So you have decided to take a proactive approach to getting in better shape. Congratulations! Now is the time to make sure that you stay on top of things, and don’t lose motivation. Start smart by changing your diet from the outset.

Everyone needs to eat well. Food directly affects energy levels and stamina needed for you to conquer your workouts. What’s more; nutritional needs dramatically change when you start to exercise regularly.

Remember to Break Fast

You’ve likely heard that breakfast is the most important meal of the day. Well, according to a recent study, skipping breakfast can increase the risk of obesity, and no one wants that. Regardless of what kind of training, a healthy breakfast sets the stage for an effective workout.

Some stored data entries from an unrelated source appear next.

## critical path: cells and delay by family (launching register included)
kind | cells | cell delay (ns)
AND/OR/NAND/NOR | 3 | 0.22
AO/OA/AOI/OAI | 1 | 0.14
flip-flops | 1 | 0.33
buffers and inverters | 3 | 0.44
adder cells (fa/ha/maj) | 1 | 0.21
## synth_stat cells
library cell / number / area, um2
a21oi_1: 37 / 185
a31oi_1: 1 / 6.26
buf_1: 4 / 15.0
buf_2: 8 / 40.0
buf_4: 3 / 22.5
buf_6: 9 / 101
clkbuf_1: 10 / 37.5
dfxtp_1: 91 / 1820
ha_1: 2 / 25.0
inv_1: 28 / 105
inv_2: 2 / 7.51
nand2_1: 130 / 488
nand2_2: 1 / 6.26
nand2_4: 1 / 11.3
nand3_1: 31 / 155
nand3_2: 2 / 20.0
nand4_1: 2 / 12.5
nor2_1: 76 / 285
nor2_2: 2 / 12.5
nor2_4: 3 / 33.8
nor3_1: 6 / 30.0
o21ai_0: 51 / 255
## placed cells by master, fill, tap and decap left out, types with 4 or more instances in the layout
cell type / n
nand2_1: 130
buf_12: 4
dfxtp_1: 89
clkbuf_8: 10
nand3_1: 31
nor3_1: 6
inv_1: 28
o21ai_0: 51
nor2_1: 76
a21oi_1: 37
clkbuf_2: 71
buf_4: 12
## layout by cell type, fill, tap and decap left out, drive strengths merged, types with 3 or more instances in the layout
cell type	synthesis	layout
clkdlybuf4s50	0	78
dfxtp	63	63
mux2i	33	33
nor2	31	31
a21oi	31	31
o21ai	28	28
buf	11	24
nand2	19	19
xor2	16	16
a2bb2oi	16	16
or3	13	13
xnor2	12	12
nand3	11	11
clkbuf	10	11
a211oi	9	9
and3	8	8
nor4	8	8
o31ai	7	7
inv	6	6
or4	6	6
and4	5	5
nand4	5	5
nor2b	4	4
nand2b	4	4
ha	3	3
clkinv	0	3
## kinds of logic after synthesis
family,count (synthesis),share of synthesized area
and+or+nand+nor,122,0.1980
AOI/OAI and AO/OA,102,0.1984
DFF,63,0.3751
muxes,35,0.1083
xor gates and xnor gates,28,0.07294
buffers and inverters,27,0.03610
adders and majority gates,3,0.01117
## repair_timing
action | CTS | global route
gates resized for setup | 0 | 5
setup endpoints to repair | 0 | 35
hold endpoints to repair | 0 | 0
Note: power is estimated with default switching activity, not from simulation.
**config.mk**
```make
export PLATFORM = sky130hd
export DESIGN_NAME = processador_tiro
export DESIGN_NICKNAME = d
export VERILOG_FILES = /design/src/rtl/processador_tiro_pkg.sv /design/src/rtl/processador_tiro_atualiza_celula.sv /design/src/rtl/processador_tiro.sv
export SDC_FILE = /design/constraint.sdc
export NUM_CORES = 1
export LEC_CHECK = 0
export CAP_MARGIN = 10
export CORE_MARGIN = 3
export CORE_UTILIZATION = 44
export CTS_BUF_LIST = sky130_fd_sc_hd__clkbuf_8
export CTS_CLUSTER_SIZE = 20
export DETAILED_ROUTE_END_ITERATION = 8
export GPL_TIMING_DRIVEN = 0
export PLACE_DENSITY = 0.78
export RECOVER_POWER = 25
export SLEW_MARGIN = 20
export SYNTH_ARGS = -nofsm -noshare
export SYNTH_HDL_FRONTEND = slang
export SYNTH_SLANG_ARGS = --single-unit
```
**constraint.sdc**
```tcl
create_clock -name clk -period 2.25 [get_ports clk]
set_clock_uncertainty 0.05 [all_clocks]
set_input_delay 0.5625 -clock clk [delete_from_list [all_inputs] [get_ports clk]]
set_output_delay 0.5625 -clock clk [all_outputs]
set_load 0.03 [all_outputs]
```
$ cat src/rtl/vend_pkg.sv
// Shared types and constants for the vending-machine controller.
package vend_pkg;

    // Controller modes: accepting credit, paying change, refunding credit.
    typedef enum logic [1:0] {
        IDLE     = 2'd0,
        VEND_CHG = 2'd1,
        REFUND   = 2'd2
    } state_t;

    // Coin values in cents.
    localparam logic [8:0] C5  = 9'd5;
    localparam logic [8:0] C10 = 9'd10;
    localparam logic [8:0] C25 = 9'd25;

    // Coin choice produced by the change selector.
    typedef enum logic [1:0] {
        COIN_NONE = 2'd0,
        COIN_C5   = 2'd1,
        COIN_C10  = 2'd2,
        COIN_C25  = 2'd3
    } coin_t;

    // Value in cents of a selected coin (zero when nothing is selected).
    function automatic logic [8:0] coin_value(input coin_t c);
        logic [8:0] v;
        v = 9'd0;
        case (c)
            COIN_C5:  v = C5;
            COIN_C10: v = C10;
            COIN_C25: v = C25;
            default:  v = 9'd0;
        endcase
        return v;
    endfunction

endpackage
==> src/flat_wrapper.sv <==
// flat-port wrapper written by rule: the top's interface ports become plain ports
module game_sequencer_fsm_flat 
#(
   parameter int unsigned DWELL_CYCLES   = 10000,
   parameter int unsigned MAX_LEVEL      = 3,
   parameter int unsigned TIMEOUT_CYCLES = 50000000
)
  (CLOCK_50, reset, bus_go, bus_submit, bus_pattern, bus_board, bus_ld_start, bus_ld_level, bus_ld_read, bus_ld_reset, bus_ld_input, bus_ld_evaluate, bus_level, bus_win, bus_lose, bus_score);
  game_sequencer_fsm_if bus_i ();
  input logic CLOCK_50;
  input logic reset;
  input wire logic [$bits(bus_i.go)-1:0] bus_go;
  input wire logic [$bits(bus_i.submit)-1:0] bus_submit;
  input wire logic [$bits(bus_i.pattern)-1:0] bus_pattern;
  input wire logic [$bits(bus_i.board)-1:0] bus_board;
  output wire logic [$bits(bus_i.ld_start)-1:0] bus_ld_start;
  output wire logic [$bits(bus_i.ld_level)-1:0] bus_ld_level;
  output wire logic [$bits(bus_i.ld_read)-1:0] bus_ld_read;
  output wire logic [$bits(bus_i.ld_reset)-1:0] bus_ld_reset;
  output wire logic [$bits(bus_i.ld_input)-1:0] bus_ld_input;
  output wire logic [$bits(bus_i.ld_evaluate)-1:0] bus_ld_evaluate;
  output wire logic [$bits(bus_i.level)-1:0] bus_level;
  output wire logic [$bits(bus_i.win)-1:0] bus_win;
  output wire logic [$bits(bus_i.lose)-1:0] bus_lose;
  output wire logic [$bits(bus_i.score)-1:0] bus_score;
  assign bus_i.go = bus_go;
  assign bus_i.submit = bus_submit;
  assign bus_i.pattern = bus_pattern;
  assign bus_i.board = bus_board;
  assign bus_ld_start = bus_i.ld_start;
  assign bus_ld_level = bus_i.ld_level;
  assign bus_ld_read = bus_i.ld_read;
  assign bus_ld_reset = bus_i.ld_reset;
  assign bus_ld_input = bus_i.ld_input;
  assign bus_ld_evaluate = bus_i.ld_evaluate;
  assign bus_level = bus_i.level;
  assign bus_win = bus_i.win;
  assign bus_lose = bus_i.lose;
  assign bus_score = bus_i.score;
  game_sequencer_fsm #(.DWELL_CYCLES(DWELL_CYCLES), .MAX_LEVEL(MAX_LEVEL), .TIMEOUT_CYCLES(TIMEOUT_CYCLES)) u_core (.CLOCK_50(CLOCK_50), .reset(reset), .bus(bus_i));
endmodule
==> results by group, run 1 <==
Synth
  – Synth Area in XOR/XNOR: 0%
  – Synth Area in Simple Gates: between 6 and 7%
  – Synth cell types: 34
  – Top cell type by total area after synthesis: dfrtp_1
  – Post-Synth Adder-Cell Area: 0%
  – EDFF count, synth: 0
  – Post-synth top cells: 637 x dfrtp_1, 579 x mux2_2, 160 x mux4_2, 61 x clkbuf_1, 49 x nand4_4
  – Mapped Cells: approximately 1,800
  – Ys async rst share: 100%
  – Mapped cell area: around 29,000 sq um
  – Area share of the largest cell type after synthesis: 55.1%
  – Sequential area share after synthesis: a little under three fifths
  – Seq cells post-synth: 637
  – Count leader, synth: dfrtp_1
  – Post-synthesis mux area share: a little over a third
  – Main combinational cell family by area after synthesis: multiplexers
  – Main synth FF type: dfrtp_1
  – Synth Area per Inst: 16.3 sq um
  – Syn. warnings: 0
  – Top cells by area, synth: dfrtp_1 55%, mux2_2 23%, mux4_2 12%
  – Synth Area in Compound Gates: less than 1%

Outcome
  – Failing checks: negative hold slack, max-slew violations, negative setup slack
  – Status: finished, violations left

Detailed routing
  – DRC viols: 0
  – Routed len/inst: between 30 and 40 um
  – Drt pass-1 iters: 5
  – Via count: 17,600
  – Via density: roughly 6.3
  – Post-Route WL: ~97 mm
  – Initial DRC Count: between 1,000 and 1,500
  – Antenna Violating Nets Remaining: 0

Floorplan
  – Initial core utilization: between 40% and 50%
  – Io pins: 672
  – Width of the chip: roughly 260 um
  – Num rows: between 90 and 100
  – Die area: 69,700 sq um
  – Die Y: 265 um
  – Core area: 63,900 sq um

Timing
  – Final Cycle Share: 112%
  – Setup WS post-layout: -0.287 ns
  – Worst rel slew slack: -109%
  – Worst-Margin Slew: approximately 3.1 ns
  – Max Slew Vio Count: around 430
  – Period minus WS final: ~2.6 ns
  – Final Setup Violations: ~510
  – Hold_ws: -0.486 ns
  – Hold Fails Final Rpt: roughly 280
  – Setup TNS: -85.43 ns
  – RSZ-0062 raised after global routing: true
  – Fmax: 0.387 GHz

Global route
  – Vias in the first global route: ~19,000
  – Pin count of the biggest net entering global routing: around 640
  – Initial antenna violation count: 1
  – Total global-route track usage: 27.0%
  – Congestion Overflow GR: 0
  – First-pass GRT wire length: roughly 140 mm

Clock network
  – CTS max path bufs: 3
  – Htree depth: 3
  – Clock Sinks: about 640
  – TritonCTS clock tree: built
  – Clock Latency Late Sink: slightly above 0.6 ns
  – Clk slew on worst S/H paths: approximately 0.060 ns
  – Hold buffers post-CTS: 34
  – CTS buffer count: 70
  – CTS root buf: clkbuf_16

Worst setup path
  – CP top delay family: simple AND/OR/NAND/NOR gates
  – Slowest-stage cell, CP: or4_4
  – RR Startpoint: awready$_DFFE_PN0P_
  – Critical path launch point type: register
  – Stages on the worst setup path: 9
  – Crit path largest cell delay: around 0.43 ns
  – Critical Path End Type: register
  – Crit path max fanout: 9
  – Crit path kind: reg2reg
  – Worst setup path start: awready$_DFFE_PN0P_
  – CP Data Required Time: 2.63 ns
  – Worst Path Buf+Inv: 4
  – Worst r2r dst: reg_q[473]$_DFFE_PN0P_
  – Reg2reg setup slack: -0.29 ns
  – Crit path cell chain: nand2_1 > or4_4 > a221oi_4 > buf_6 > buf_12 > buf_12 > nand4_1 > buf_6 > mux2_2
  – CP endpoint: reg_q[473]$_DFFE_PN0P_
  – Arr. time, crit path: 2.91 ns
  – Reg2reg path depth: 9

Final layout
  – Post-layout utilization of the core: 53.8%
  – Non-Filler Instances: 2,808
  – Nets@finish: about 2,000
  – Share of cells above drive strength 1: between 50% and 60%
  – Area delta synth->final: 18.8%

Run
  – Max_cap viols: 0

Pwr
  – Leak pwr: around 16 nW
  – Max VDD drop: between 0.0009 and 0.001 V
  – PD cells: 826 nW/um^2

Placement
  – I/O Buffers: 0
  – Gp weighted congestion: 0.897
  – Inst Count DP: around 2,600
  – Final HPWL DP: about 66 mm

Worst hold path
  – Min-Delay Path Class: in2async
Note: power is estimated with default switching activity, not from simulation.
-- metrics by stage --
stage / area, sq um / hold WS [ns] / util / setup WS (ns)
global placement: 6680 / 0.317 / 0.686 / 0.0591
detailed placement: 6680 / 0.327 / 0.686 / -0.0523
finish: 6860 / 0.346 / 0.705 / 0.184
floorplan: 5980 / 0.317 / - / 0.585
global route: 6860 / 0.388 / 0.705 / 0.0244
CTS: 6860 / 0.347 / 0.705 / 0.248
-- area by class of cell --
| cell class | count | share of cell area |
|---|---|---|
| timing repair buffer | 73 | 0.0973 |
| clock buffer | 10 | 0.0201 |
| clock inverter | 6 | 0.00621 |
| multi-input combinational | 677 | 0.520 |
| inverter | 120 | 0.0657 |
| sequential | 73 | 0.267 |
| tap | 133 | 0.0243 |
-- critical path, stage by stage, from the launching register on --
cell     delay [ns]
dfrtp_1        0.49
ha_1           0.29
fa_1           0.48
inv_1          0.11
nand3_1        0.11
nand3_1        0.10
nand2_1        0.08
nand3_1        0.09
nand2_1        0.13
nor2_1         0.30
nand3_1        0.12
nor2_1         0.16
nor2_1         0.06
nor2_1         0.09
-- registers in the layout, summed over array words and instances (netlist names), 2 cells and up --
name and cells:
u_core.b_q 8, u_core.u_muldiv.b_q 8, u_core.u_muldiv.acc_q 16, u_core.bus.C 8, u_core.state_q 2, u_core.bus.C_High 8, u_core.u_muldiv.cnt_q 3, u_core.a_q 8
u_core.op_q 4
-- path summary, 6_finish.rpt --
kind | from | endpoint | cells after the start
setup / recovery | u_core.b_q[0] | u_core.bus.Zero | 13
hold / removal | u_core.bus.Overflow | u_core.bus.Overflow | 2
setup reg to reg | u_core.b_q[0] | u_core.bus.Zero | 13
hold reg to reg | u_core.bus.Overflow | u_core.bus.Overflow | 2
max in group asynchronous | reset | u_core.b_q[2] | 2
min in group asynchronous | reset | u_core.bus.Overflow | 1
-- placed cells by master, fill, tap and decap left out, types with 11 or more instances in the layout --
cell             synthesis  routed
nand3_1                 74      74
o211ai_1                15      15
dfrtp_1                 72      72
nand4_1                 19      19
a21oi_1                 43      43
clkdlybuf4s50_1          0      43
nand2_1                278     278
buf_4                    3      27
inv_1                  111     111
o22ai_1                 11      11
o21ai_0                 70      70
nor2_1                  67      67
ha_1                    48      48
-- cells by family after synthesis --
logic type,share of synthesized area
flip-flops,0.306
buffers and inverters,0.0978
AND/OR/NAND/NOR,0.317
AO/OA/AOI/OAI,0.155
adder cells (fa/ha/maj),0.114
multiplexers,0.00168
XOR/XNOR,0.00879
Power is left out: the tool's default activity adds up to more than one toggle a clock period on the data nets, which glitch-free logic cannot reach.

Blood sugar levels are low in the morning, meaning energy levels are too. Breakfast gives your body (and brain) an energy boost. Try eating protein-rich foods; it will help you feel full for hours and aids in building muscle tissue. At Secret Grit, we love a breakfast sandwich of ham and scrambled eggs. It provides carbs and protein, perfect!

Pre-Workout Munchies

Eating right before going to the gym isn’t recommended as this can make you feel sluggish. However, a light snack an hour before is a smart move and will keep sugar levels up. Carbohydrates help also, they’re easy to digest, and give a quick burst of energy. Try whole-wheat toast, a small bowl of pasta, or a fruity granola bar – delicious!

Post-Workout Munchies

The food you eat after working out is equally important; it will replace any nutrients and fluids used during your workout, and also helps the muscles recover. Carbohydrates like wild rice, spinach pasta or sweet potatoes will help replenish your glycogen (a particular type of sugar your body stores until it needs extra energy). Protein and carbs are essential after a workout, so is fresh fruit. Try making some whole-wheat toast with some grilled fish or chicken and add some avocado.

Hydration

Keeping yourself hydrated is the most important aspect of diet when exercising regularly. We recommend maintaining a water bottle and having it handy throughout the day. Take regular sips, as only drinking during your working out won’t be enough.

Aim to drink approximately one glass of water an hour for the three hours leading up to your workout. If you’re working out for longer periods, try a specialised sports drink, they aid in keeping your electrolyte levels high and drink extra fluids after your workout. If water is too bland, try adding a squeeze or two of fresh lemon or orange to your bottle. You’ll add flavour but only a little sugar.

Keeping your body healthy is crucial for achieving any increase in your level of fitness. Healthy, balanced meals combined with a stress-free lifestyle will be a great help for you in this exciting journey toward fitness. Happy eating and drinking!